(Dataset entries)
- - - -

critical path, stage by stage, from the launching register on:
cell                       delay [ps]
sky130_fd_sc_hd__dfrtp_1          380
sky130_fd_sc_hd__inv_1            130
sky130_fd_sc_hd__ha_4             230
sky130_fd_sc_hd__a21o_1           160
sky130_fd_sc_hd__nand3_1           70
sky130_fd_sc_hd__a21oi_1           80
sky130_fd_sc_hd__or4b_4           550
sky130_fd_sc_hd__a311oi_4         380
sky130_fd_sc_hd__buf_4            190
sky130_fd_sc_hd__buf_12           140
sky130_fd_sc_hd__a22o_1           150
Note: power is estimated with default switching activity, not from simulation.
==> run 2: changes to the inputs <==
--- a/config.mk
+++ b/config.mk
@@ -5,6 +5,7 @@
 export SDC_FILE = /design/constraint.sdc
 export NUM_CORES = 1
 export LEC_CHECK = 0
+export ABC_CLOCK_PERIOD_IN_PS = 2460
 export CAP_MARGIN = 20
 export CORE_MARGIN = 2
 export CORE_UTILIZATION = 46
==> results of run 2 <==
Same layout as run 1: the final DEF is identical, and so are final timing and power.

- - - -

▸ **What this task involves**
Reply with the complete records, restated exactly.

▸ **Exercise answer**
critical path, stage by stage, from the launching register on:
cell                       delay [ps]
sky130_fd_sc_hd__dfrtp_1          380
sky130_fd_sc_hd__inv_1            130
sky130_fd_sc_hd__ha_4             230
sky130_fd_sc_hd__a21o_1           160
sky130_fd_sc_hd__nand3_1           70
sky130_fd_sc_hd__a21oi_1           80
sky130_fd_sc_hd__or4b_4           550
sky130_fd_sc_hd__a311oi_4         380
sky130_fd_sc_hd__buf_4            190
sky130_fd_sc_hd__buf_12           140
sky130_fd_sc_hd__a22o_1           150
Note: power is estimated with default switching activity, not from simulation.
==> run 2: changes to the inputs <==
--- a/config.mk
+++ b/config.mk
@@ -5,6 +5,7 @@
 export SDC_FILE = /design/constraint.sdc
 export NUM_CORES = 1
 export LEC_CHECK = 0
+export ABC_CLOCK_PERIOD_IN_PS = 2460
 export CAP_MARGIN = 20
 export CORE_MARGIN = 2
 export CORE_UTILIZATION = 46
==> results of run 2 <==
Same layout as run 1: the final DEF is identical, and so are final timing and power.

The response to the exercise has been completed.